» **The problem**: Go through the data below and work out how many lines contain "error"; the answer is the number alone.

» **Stored data**:
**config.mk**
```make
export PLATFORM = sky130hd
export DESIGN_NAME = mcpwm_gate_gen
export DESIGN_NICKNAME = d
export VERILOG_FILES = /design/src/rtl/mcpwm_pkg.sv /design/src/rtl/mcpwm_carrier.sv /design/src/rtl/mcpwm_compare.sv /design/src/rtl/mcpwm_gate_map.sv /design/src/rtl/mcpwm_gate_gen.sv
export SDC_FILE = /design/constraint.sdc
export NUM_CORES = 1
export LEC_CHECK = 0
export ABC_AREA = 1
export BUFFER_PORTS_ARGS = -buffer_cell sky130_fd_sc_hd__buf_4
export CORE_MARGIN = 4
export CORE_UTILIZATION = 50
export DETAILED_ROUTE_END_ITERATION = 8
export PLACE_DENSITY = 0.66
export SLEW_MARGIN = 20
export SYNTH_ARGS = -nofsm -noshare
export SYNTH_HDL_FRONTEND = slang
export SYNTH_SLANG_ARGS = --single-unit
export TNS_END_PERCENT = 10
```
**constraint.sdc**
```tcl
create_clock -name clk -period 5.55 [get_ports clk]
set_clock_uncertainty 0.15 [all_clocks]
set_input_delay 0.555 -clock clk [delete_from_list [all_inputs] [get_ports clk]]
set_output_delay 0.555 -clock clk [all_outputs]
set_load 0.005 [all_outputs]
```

--

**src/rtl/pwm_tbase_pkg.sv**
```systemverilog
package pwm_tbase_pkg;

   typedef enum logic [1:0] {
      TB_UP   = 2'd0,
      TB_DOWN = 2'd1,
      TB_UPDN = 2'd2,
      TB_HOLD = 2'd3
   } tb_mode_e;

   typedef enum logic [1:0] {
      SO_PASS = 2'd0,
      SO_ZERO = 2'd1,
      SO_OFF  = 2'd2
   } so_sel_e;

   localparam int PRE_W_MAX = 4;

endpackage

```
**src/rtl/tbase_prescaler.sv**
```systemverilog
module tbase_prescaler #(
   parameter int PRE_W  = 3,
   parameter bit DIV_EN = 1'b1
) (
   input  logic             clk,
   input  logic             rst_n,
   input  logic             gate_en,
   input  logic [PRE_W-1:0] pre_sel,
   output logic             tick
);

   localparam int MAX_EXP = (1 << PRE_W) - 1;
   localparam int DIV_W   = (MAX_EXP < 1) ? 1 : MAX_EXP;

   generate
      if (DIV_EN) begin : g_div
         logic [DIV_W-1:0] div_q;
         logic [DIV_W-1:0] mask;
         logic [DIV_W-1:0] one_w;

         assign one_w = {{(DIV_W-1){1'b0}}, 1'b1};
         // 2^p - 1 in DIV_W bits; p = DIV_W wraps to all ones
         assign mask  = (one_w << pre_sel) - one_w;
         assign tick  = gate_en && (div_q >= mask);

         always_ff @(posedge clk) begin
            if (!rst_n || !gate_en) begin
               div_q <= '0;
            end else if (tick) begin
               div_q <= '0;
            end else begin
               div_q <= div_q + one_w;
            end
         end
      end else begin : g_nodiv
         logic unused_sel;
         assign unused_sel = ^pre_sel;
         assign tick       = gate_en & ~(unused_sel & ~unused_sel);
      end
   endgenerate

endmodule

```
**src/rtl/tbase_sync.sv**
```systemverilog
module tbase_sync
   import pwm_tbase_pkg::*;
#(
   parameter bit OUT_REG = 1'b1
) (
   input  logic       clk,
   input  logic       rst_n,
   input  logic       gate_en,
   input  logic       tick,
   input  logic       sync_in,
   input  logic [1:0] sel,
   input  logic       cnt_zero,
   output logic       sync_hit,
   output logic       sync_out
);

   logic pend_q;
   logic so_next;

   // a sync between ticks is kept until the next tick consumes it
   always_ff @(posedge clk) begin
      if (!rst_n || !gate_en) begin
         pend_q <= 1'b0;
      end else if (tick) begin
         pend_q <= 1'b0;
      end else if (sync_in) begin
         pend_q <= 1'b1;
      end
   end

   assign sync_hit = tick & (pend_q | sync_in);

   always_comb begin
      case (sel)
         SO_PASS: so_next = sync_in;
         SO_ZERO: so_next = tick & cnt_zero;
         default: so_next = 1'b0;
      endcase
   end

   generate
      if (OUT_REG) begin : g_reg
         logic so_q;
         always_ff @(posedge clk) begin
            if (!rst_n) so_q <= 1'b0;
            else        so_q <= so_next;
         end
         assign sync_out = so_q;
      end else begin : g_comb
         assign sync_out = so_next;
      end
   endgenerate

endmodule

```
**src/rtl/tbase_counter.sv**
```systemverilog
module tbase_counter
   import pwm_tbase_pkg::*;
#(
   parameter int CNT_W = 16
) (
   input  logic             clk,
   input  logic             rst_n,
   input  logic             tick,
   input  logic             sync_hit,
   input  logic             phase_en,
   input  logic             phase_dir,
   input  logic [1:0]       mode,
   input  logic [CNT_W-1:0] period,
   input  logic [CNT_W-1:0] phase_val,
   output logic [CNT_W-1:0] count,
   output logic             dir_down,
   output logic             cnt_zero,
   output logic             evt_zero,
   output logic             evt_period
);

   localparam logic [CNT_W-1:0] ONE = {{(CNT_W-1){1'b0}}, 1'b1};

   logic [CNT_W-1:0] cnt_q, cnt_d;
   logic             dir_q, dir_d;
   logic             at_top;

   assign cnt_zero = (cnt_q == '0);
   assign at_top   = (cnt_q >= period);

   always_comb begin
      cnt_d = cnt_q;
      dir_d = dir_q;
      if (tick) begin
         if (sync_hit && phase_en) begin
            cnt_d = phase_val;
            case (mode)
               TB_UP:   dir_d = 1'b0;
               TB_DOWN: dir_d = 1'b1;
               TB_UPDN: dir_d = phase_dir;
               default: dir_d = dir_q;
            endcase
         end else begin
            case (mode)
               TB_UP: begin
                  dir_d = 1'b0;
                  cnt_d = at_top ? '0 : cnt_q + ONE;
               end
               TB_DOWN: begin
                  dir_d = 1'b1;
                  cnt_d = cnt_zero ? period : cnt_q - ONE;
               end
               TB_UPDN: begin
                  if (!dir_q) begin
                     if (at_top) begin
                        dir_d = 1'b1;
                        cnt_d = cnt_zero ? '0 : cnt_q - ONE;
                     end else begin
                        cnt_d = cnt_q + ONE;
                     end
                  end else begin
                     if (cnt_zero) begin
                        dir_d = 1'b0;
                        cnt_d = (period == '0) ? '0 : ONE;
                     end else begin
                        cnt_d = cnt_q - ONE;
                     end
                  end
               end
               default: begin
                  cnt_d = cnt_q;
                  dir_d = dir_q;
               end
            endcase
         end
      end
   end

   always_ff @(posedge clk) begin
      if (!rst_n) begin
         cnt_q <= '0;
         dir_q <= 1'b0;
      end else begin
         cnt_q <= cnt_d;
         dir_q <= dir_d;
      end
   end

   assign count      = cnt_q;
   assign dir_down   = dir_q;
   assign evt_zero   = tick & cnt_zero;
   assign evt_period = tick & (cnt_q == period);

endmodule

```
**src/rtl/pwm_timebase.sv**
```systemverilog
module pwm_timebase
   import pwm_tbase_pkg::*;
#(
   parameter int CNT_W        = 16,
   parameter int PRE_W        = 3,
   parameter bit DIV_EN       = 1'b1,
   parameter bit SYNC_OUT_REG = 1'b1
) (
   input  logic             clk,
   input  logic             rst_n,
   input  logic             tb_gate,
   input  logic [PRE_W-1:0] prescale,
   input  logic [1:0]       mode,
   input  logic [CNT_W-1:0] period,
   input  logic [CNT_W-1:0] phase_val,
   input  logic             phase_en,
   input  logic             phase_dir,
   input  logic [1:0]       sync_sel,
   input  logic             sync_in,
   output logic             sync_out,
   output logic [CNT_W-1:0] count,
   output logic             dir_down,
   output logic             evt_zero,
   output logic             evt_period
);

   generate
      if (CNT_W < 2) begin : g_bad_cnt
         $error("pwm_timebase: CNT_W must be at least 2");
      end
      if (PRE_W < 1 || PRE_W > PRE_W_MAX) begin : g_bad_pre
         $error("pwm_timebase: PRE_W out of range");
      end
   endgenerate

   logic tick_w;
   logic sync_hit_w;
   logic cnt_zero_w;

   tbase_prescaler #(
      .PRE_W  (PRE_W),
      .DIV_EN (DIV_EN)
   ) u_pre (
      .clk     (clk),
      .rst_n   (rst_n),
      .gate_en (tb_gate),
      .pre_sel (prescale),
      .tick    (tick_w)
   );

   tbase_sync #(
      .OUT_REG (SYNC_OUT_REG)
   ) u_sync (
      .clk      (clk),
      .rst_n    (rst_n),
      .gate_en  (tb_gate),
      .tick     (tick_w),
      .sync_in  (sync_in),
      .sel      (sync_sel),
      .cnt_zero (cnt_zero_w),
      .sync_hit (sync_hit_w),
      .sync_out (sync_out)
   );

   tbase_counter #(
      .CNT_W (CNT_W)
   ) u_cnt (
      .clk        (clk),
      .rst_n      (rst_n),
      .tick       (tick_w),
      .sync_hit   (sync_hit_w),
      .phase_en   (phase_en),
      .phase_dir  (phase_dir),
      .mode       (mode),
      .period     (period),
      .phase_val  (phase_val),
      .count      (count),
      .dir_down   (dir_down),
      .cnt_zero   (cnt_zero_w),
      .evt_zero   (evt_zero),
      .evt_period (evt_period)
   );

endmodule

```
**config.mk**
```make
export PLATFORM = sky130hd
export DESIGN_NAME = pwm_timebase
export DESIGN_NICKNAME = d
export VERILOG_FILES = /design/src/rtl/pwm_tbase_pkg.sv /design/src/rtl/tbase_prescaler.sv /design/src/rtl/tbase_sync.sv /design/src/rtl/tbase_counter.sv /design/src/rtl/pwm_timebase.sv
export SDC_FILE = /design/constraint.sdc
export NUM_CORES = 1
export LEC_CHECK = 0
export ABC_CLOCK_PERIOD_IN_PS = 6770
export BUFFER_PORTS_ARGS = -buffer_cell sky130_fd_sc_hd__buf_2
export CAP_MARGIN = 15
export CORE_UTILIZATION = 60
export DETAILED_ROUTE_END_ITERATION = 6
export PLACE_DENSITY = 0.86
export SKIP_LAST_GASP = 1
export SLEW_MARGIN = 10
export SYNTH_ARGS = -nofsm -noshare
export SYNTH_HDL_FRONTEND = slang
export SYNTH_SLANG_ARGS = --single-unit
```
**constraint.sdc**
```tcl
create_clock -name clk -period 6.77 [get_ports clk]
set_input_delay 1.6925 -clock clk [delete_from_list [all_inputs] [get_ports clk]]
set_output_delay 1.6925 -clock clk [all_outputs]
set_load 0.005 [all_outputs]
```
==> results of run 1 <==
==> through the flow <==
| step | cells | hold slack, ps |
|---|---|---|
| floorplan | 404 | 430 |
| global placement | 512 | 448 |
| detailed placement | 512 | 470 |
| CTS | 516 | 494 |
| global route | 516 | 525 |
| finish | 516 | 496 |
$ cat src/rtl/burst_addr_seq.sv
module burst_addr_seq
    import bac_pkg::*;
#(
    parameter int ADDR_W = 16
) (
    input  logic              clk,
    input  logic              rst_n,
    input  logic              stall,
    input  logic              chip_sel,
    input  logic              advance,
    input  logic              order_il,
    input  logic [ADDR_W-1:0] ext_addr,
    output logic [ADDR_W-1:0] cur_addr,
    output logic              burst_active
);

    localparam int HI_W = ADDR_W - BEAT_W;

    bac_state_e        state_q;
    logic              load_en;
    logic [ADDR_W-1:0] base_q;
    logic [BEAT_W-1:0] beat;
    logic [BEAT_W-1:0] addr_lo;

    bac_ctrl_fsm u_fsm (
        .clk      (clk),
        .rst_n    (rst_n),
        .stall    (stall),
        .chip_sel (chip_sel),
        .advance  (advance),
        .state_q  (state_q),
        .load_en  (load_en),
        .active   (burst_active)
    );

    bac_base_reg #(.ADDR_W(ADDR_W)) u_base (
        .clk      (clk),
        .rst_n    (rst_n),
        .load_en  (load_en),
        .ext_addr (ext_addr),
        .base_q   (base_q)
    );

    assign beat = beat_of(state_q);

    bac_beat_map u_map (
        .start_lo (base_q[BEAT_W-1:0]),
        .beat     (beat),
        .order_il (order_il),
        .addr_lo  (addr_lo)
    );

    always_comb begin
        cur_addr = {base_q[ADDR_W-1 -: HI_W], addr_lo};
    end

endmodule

» **Answer section**: 2